Türkiye’nin kanayan yaralarından biri kadın cinayetleri. Her yıl binlerce kadın şiddet görüyor, tacize uğruyor, yüzlerce kadın ise öldürülüyor. Peki bu cinayetler neden önlenemiyor? Aslında İstanbul Sözleşmesi ve 6284 sayılı kanunun gereklilikleri yerine getirildiği takdir de kadın cinayetlerinin de önüne geçilebilir. Yaşanan cinayetlerin birçoğu anlık olarak gerçekleşmiyor. Kadınlar önce tehdit ediliyor, ardından şiddet görüyor ve tüm bunların ardından öldürülüyor. Eskişehir’de eski eşi tarafından öldürülen Ayşe Tuba Arslan, tam 23 kez suç duyurusunda bulunmuş. Yasalar gerektiği şekilde uygulansa belki şu an aramızda olacaktı. Ayşe Tuba Arslan gibi birçok kadın da suç duyurusunda bulunduktan sonra öldürüldü. Kadınlar sadece suç duyurusunda bulunmanın işe yaramadığını görerek, kendilerine yapılan tehditleri, tacizleri özellikle Twitter’da duyurarak kamuoyu oluşturuyor. Binlerce insanın desteğini aldıklarında ise tacizcilere, şiddet uygulayanlara gereken işlemler yapılıyor. Bu sonuç da bize gösteriyor ki kadın cinayetlerinin önlenememesinin altında bir ihmal yatıyor. Ayrıca İstanbul Sözleşmesi’ne rağmen her yıl yüzlerce kadın cinayeti yaşanırken, bu sözleşmeyi iptal etmek istemenin de hiçbir haklı gerekçesi olamaz. Kadına şiddete karşı mücadele veren sivil toplum örgütlerinin ‘İstanbul Sözleşmesi Yaşatır’ çağrısını ben de buradan dile getirerek, meclisteki milletvekilleri başta olmaz üzere tüm yetkili kurumları İstanbul Sözleşmesi’ne bağlı kalmaya davet ediyorum. Kadına şiddete karşı mücadele eden örgütlerden söz açılmışken de onların verdiği mücadelenin bir sonucu olarak artık katillere iyi hal indirimi uygulanmıyor. Her davayı öyle bir sahipleniyorlar, öyle bir kamuoyu oluşturuyorlar ki; eskisi gibi mahkemeye kravatla geldiği için iyi hal indirimi uygulansın durumunu tamamen ortadan kaldırıyorlar. Dayanışmalarının her geçen gün büyüyerek artması ve daha fazla kadının sesi olmaları dileğiyle.

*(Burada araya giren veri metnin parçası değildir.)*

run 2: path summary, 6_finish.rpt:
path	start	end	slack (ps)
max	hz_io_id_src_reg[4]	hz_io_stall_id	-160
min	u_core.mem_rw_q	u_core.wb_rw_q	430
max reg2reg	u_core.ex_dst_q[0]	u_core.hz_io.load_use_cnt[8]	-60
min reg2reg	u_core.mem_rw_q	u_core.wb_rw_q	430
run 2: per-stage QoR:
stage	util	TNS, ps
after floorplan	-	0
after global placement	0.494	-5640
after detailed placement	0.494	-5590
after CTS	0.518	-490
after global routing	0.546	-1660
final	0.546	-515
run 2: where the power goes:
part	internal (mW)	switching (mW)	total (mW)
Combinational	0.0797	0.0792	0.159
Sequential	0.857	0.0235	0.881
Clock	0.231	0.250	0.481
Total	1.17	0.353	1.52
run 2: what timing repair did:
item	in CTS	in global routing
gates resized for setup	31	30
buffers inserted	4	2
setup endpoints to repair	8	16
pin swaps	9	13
--- config.mk ---
export PLATFORM = sky130hd
export DESIGN_NAME = div
export DESIGN_NICKNAME = d
export VERILOG_FILES = /design/src/rtl/multdiv_pkg.sv /design/src/rtl/full_cla.sv /design/src/rtl/div.sv
export SDC_FILE = /design/constraint.sdc
export NUM_CORES = 1
export LEC_CHECK = 0
export ABC_CLOCK_PERIOD_IN_PS = 5500
export CAP_MARGIN = 20
export CORE_MARGIN = 2
export CORE_UTILIZATION = 40
export DETAILED_ROUTE_END_ITERATION = 7
export PLACE_DENSITY = 0.59
export SLEW_MARGIN = 20
export SYNTH_ARGS = -nofsm -noshare
export SYNTH_HDL_FRONTEND = slang
export SYNTH_SLANG_ARGS = --single-unit
--- constraint.sdc ---
create_clock -name clk -period 5.5 [get_ports clk]
set_input_delay 1.375 -clock clk [delete_from_list [all_inputs] [get_ports clk]]
set_output_delay 1.375 -clock clk [all_outputs]
set_load 0.01 [all_outputs]
--- src/rtl/multdiv_pkg.sv ---
// Shared definitions for the multdiv unit: datapath width, step count and divider states.
package multdiv_pkg;

    localparam int unsigned DIV_WIDTH = 32;
    localparam int unsigned DIV_STEPS = 32;

    localparam logic [DIV_WIDTH-1:0] INT_MIN = 32'h8000_0000;

    typedef enum logic [1:0] {
        IDLE,
        RUN,
        DONE
    } div_state_t;

endpackage

--- src/rtl/full_cla.sv ---
// 32-bit adder built from eight 4-bit carry-lookahead groups.
module full_cla (
    input  logic [31:0] a,
    input  logic [31:0] b,
    input  logic        c_in,
    output logic [31:0] sum,
    output logic        c_out
);

    logic [31:0] w_g;
    logic [31:0] w_p;
    logic [32:0] w_c;

    assign w_g    = a & b;
    assign w_p    = a ^ b;
    assign w_c[0] = c_in;

    for (genvar i = 0; i < 8; i++) begin : g_grp
        localparam int Base = 4 * i;

        assign w_c[Base+1] = w_g[Base] | (w_p[Base] & w_c[Base]);
        assign w_c[Base+2] = w_g[Base+1] | (w_p[Base+1] & w_g[Base])
                           | (w_p[Base+1] & w_p[Base] & w_c[Base]);
        assign w_c[Base+3] = w_g[Base+2] | (w_p[Base+2] & w_g[Base+1])
                           | (w_p[Base+2] & w_p[Base+1] & w_g[Base])
                           | (w_p[Base+2] & w_p[Base+1] & w_p[Base] & w_c[Base]);
        assign w_c[Base+4] = w_g[Base+3] | (w_p[Base+3] & w_g[Base+2])
                           | (w_p[Base+3] & w_p[Base+2] & w_g[Base+1])
                           | (w_p[Base+3] & w_p[Base+2] & w_p[Base+1] & w_g[Base])
                           | (w_p[Base+3] & w_p[Base+2] & w_p[Base+1] & w_p[Base] & w_c[Base]);
    end

    assign sum   = w_p ^ w_c[31:0];
    assign c_out = w_c[32];

endmodule

--- src/rtl/div.sv ---
// Sequential signed 32-bit restoring divider: one shift/subtract step per clock, 32 steps.
module div import multdiv_pkg::*; (
    input  logic                 clk,
    input  logic                 rst,
    input  logic                 ctrl_div,
    input  logic [DIV_WIDTH-1:0] data_operandA,
    input  logic [DIV_WIDTH-1:0] data_operandB,
    output logic [DIV_WIDTH-1:0] data_result,
    output logic                 data_exception,
    output logic                 data_resultRDY
);

    div_state_t r_state, w_state_d;

    logic [DIV_WIDTH-1:0] r_q;
    logic [DIV_WIDTH-1:0] r_d;
    logic [DIV_WIDTH-1:0] r_r;
    logic [5:0]           r_cnt;
    logic                 r_neg;
    logic                 r_dz;
    logic                 r_ovf;
    logic [DIV_WIDTH-1:0] r_result;
    logic                 r_exc;

    logic [DIV_WIDTH-1:0] w_a_abs;
    logic [DIV_WIDTH-1:0] w_b_abs;
    logic [DIV_WIDTH:0]   w_rs;
    logic [DIV_WIDTH-1:0] w_cla_a;
    logic [DIV_WIDTH-1:0] w_cla_b;
    logic [DIV_WIDTH-1:0] w_sum;
    logic                 w_cout;
    logic                 w_ge;
    logic                 w_done;
    logic [DIV_WIDTH-1:0] w_final;

    // Read as unsigned, the negation of INT_MIN is exactly 2^31, so no extra bit is needed.
    assign w_a_abs = data_operandA[DIV_WIDTH-1] ? (~data_operandA + 1'b1) : data_operandA;
    assign w_b_abs = data_operandB[DIV_WIDTH-1] ? (~data_operandB + 1'b1) : data_operandB;

    // The stored remainder is always below the divisor, so only the shifted value needs 33 bits.
    assign w_rs   = {r_r, r_q[DIV_WIDTH-1]};
    assign w_done = (r_state == DONE);

    // Shared adder: trial subtract while running, quotient negate in DONE.
    assign w_cla_a = w_done ? '0 : w_rs[DIV_WIDTH-1:0];
    assign w_cla_b = w_done ? ~r_q : ~r_d;

    full_cla u_cla (
        .a     (w_cla_a),
        .b     (w_cla_b),
        .c_in  (1'b1),
        .sum   (w_sum),
        .c_out (w_cout)
    );

    assign w_ge = w_rs[DIV_WIDTH] | w_cout;

    always_comb begin
        w_final = r_neg ? w_sum : r_q;
        if (r_dz) begin
            w_final = '0;
        end else if (r_ovf) begin
            w_final = INT_MIN;
        end
    end

    always_comb begin
        w_state_d = r_state;
        if (ctrl_div) begin
            w_state_d = RUN;
        end else begin
            case (r_state)
                IDLE:    w_state_d = IDLE;
                RUN:     if (r_cnt == 6'(DIV_STEPS - 1)) w_state_d = DONE;
                DONE:    w_state_d = IDLE;
                default: w_state_d = IDLE;
            endcase
        end
    end

    always_ff @(posedge clk or posedge rst) begin
        if (rst) begin
            r_state  <= IDLE;
            r_q      <= '0;
            r_d      <= '0;
            r_r      <= '0;
            r_cnt    <= '0;
            r_neg    <= 1'b0;
            r_dz     <= 1'b0;
            r_ovf    <= 1'b0;
            r_result <= '0;
            r_exc    <= 1'b0;
        end else begin
            r_state <= w_state_d;
            if (ctrl_div) begin
                r_q   <= w_a_abs;
                r_d   <= w_b_abs;
                r_r   <= '0;
                r_cnt <= '0;
                r_neg <= data_operandA[DIV_WIDTH-1] ^ data_operandB[DIV_WIDTH-1];
                r_dz  <= (data_operandB == '0);
                r_ovf <= (data_operandA == INT_MIN) && (data_operandB == '1);
            end else if (r_state == RUN) begin
                r_r   <= w_ge ? w_sum : w_rs[DIV_WIDTH-1:0];
                r_q   <= {r_q[DIV_WIDTH-2:0], w_ge};
                r_cnt <= r_cnt + 6'd1;
            end
            // Capture the DONE values so they persist after the ready pulse.
            if (w_done) begin
                r_result <= w_final;
                r_exc    <= r_dz | r_ovf;
            end
        end
    end

    assign data_result    = w_done ? w_final : r_result;
    assign data_exception = w_done ? (r_dz | r_ovf) : r_exc;
    assign data_resultRDY = w_done;

endmodule

==> impl_metrics.csv <==
group,metric,value,unit
sta,rsz0062_at_grt,"true",
logic_synthesis,async_reset_ff_share,100.0,%
logic_synthesis,synth_edf_count,0,
power_and_ir_drop,ir_worst_vdd,0.1794,mV
clock_network,clkSlewWorstSetupHoldPaths,0.06,ns
global_routing,grt_pass1_vias,7426,
sta,hold_ws,0.4902,ns
place,dpl_cell_area,10860,um2
setup_path,crit_slowest_cell,"clkdlybuf4s50_1",
logic_synthesis,synth_cells,1041,
routing,finalWirelength,25.97,mm
worst_hold_path,min_to,"r_result[12]",
worst_hold_path,holdCritPathClass,"register to register",
routing,routedWlPerCell,17.63,um
die,die_h,157.4,um
clock_network,tritoncts,"yes",
clock_network,cts_buffers,17,
logic_synthesis,syn_avg_cell_area,9.037,um2
sta,report.final.slew_viol_count,0,
routing,drtPass1Iterations,5,
sta,fin_worst_skew,0.009970,ns
logic_synthesis,synthFlopType,"dfrtp_1",
die,core_area,23260,um2
logic_synthesis,ys_seq_area_share,37.24,%
setup_path,r2r_start,"r_state[0]",
logic_synthesis,ys_ff_latch,140,
global_routing,gr-total-overflow,0,
routing,routed_via_density,5.424,
global_routing,grtUsageTotal,21.55,%
run_status,outcome,"finished, violations left",
setup_path,r2r_end,"r_r[10]",
final_layout,final_area,11710,um2
place,routabilityCongestion,0.8939,
setup_path,worstPathRequired,4.12,ns
sta,final.setup.tns,-0.03055,ns
logic_synthesis,ys_types,63,
die,die_x,157.4,um
final_layout,drive_gt1_share,11.53,%
routing,route.met3.wl,965,um
logic_synthesis,synth_top_area_cell,"dfrtp_1",
global_routing,grt_pass1_wl,41.32,mm
die,ios,101,
routing,wl_met2,10.90,mm
setup_path,regToRegSetupSlack,1.52,ns
clock_network,numClockSinks,140,
worst_hold_path,hold_depth,2,
logic_synthesis,synth_area,9408,um2
setup_path,path_class,"register to output port",
routing,drt_iter0_drc,635,
final_layout,num_antenna_cells,0,
setup_path,cp.arrival,4.16,ns
global_routing,grt_max_degree,93,
final_layout,syn_to_final_growth,24.46,%
routing,vias,7990,
sta,hold_viol,0,
clock_network,root_buffer,"clkbuf_16",
die,rows,56,
run_status,violations,"negative setup slack",
place,post-dp-hpwl,18.91,mm
place,portBuffers,100,
logic_synthesis,ys_warn_count,0,
clock_network,htreeDepth,4,
power_and_ir_drop,powerDensity,381.9,nW/um2
power_and_ir_drop,p_leak,5.222,nW
setup_path,crit_path_max_incr_delay,0.56,ns
clock_network,clk_path_buf_depth,2,
sta,max_clock_freq,180.8,MHz
setup_path,cp-end-kind,"output port",
final_layout,fin_nets,1252,
routing,ant_nets,0,
logic_synthesis,yosysMostFrequentCell,"dfrtp_1",
die,start_util,40.44,%
global_routing,antenna_found_initial,0,
routing,top_layer,"met4",
job,maxCapViolations,0,
setup_path,cp_max_fo,15,
setup_path,cp-start-kind,"register",
sta,setup_violations,1,
sta,setup_ws,-0.03055,ns
logic_synthesis,syn_nets,1152,
sta,post-route-period-util,100.6,%
sta,tightest_slew,0.9061,ns
die,dieArea,24760,um2
logic_synthesis,synth_area_leaders,"dfrtp_1, mux2i_1, ha_1, o21ai_0, xor2_1",
sta,fin_crit,5.531,ns
routing,drc_errors,0,
setup_path,reg2reg_depth,15,
worst_hold_path,worstHoldStart,"r_result[12]",
sta,relSlewSlack,39.59,%
setup_path,crit_chain,"nand2b_4, buf_12, inv_2, nor2_1, ha_1, a21oi_1, o21a_1, or2_2, nand2_1, inv_1, buf_4, fa_1, xnor2_1, mux2i_1, o21ai_1, clkdlybuf4s50_1",
logic_synthesis,yosys-top-cells-count,"dfrtp_1, nor2_1, mux2i_1",
clock_network,clk_latency,0.42,ns
logic_synthesis,synth_top_area_share,37.24,%
routing,m1WireLength,13.87,mm
## worst max-delay path by stage
stage,to,cells after the start,from,slack [ns]
5_1_grt,data_result[13],16,r_state[0],-0.24
2_1_floorplan,data_result[28],15,r_state[1],0.18
6_report,data_result[13],16,r_state[0],-0.03
3_5_place_dp,data_result[28],15,r_state[1],0.002
4_1_cts,data_result[24],14,r_state[0],-0.18
3_3_place_gp,data_result[28],15,r_state[1],0.09
## final cells by class
class / instances / area [um2]
Clock buffer: 19 / 432.9
Clock inverter: 13 / 191.4
Fill cell: 2266 / 11550
Inverter: 39 / 151.4
Multi-Input combinational cell: 805 / 5723
Sequential cell: 140 / 3505
Tap cell: 319 / 399.1
Timing Repair Buffer: 138 / 1306
## placed cells by master, fill, tap and decap left out, types with 19 or more instances in the layout
cell / synthesis / final
ha_1: 37 / 33
nand2_1: 92 / 92
o21ai_0: 92 / 72
dfrtp_1: 140 / 139
mux2i_1: 94 / 93
xnor2_1: 41 / 38
a21oi_1: 63 / 60
o31ai_1: 25 / 24
inv_1: 38 / 37
o21ai_1: 2 / 20
or3_1: 21 / 19
a211oi_1: 29 / 29
xor2_1: 43 / 43
clkdlybuf4s50_1: 0 / 84
buf_4: 0 / 35
nor2_1: 95 / 94
and2_1: 34 / 34
## cell families after synthesis
group	share of synthesized area [%]
adder cells (fa/ha/maj)	6.410
multiplexers	10.72
buffers and inverters	3.910
XOR/XNOR	7.820
AO/OA/AOI/OAI	17.54
AND/OR/NAND/NOR	16.36
flip-flops	37.24
## through the flow
stage | utilization [%] | setup WS [ns] | std cells | power [mW]
final | 50.33 | -0.03055 | 1473 | 4.472
after global routing | 50.33 | -0.2397 | 1473 | 4.761
after CTS | 49.66 | -0.1776 | 1466 | 4.417
after detailed placement | 46.67 | 0.002201 | 1432 | 3.142
after global placement | 46.67 | 0.08663 | 1432 | 3.123
after floorplan | - | 0.1791 | 1041 | 2.627
## worst max-delay path, delay by kind of cell, from the launching register on
kind,cells,cell delay (ns)
buffers and inverters,5,1.06
and+or+nand+nor,4,0.64
AOI/OAI and AO/OA,3,0.50
muxes,1,0.19
adders and majority gates,2,0.72
xor gates and xnor gates,1,0.21
DFF,1,0.41
## state kept, by name, indices dropped and copies added, names as in the netlist
signal	count
r_d	32
r_q	32
r_r	32
r_result	32
r_cnt	6
r_state	2
r_dz	1
r_exc	1
r_neg	1
r_ovf	1
## what timing repair did
action | CTS | global route
gates cloned | 2 | 0
hold buffers | 0 | 0
resized for setup | 28 | 52
buffers inserted | 0 | 7
pin swaps | 0 | 9
setup endpoints to repair | 16 | 24
## metal layers
layer	track usage [%]	vias to the layer above
met2	30.69	197
met3	3.001	19
li1	-	3914
met1	34.29	3860
met4	4.459	0
met5	0	-
## power breakdown
part	total, mW	switching [mW]	internal, mW
registers	1.36	0.159	1.20
clock network	1.23	0.471	0.763
logic	1.88	1.03	0.853
Power figures use the tool's default switching activity.
$ cat config.mk
export PLATFORM = sky130hd
export DESIGN_NAME = ram_4x4_wr
export DESIGN_NICKNAME = d
export VERILOG_FILES = /design/src/rtl/ram_4x4_wr.sv
export SDC_FILE = /design/constraint.sdc
export NUM_CORES = 1
export LEC_CHECK = 0
export ABC_CLOCK_PERIOD_IN_PS = 1600
export CAP_MARGIN = 20
export CORE_ASPECT_RATIO = 0.9
export CORE_MARGIN = 3
export CORE_UTILIZATION = 27
export DETAILED_ROUTE_END_ITERATION = 10
export GPL_TIMING_DRIVEN = 0
export HOLD_SLACK_MARGIN = 0.12
export PLACE_DENSITY = 0.47
export RECOVER_POWER = 50
export SLEW_MARGIN = 10
export SYNTH_ARGS = -nofsm -noshare
export SYNTH_HDL_FRONTEND = slang
export SYNTH_SLANG_ARGS = --single-unit
$ cat constraint.sdc
create_clock -name clk -period 1.6 [get_ports clk]
set_input_delay 0.32 -clock clk [delete_from_list [all_inputs] [get_ports clk]]
set_output_delay 0.32 -clock clk [all_outputs]
set_load 0.01 [all_outputs]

HAYVAN HAKLARI YASASI ARTIK ÇIKMALI

Ülkemizin diğer bir kanayan yarası ise maalesef hayvan hakları. Sivil toplum örgütleri, hayvanları koruma dernekleri, hayvanseverler ve toplumun daha birçok kesimi yıllardır Hayvan Hakları Yasası çıksın diye uğraşıyor. Mevcut yasada hayvanlar bir canlı değil eşya gibi görülüyor. Bunun sonucunda da birkaç gün önce bir insan demeye dilimin varmadığı bir yaratığın yaptığı gibi bir köpeğe tecavüz edip öldürenler aramızda dolaşıyor. Yasada yapılacak değişiklik bu gibi olayların önüne geçilmesini sağlayacak. Hayvanları öldürenler, şiddet uygulayanlar, tecavüz edenler de hak ettikleri cezaları alacak. Gel gelelim aslında tüm siyasi partiler bu yasanın değişmesi için uzlaştı ancak bir türlü TBMM gündemine gelmiyor. Daha çok hayvanın canı yanmadan bir an önce bu yasa TBMM’de gündeme alınmalı ve değişiklikler yapılmalı. Hayvanlara işkence eden, şiddet uygulayan bu yaratıklar da hak ettikleri cezaları artık almalı.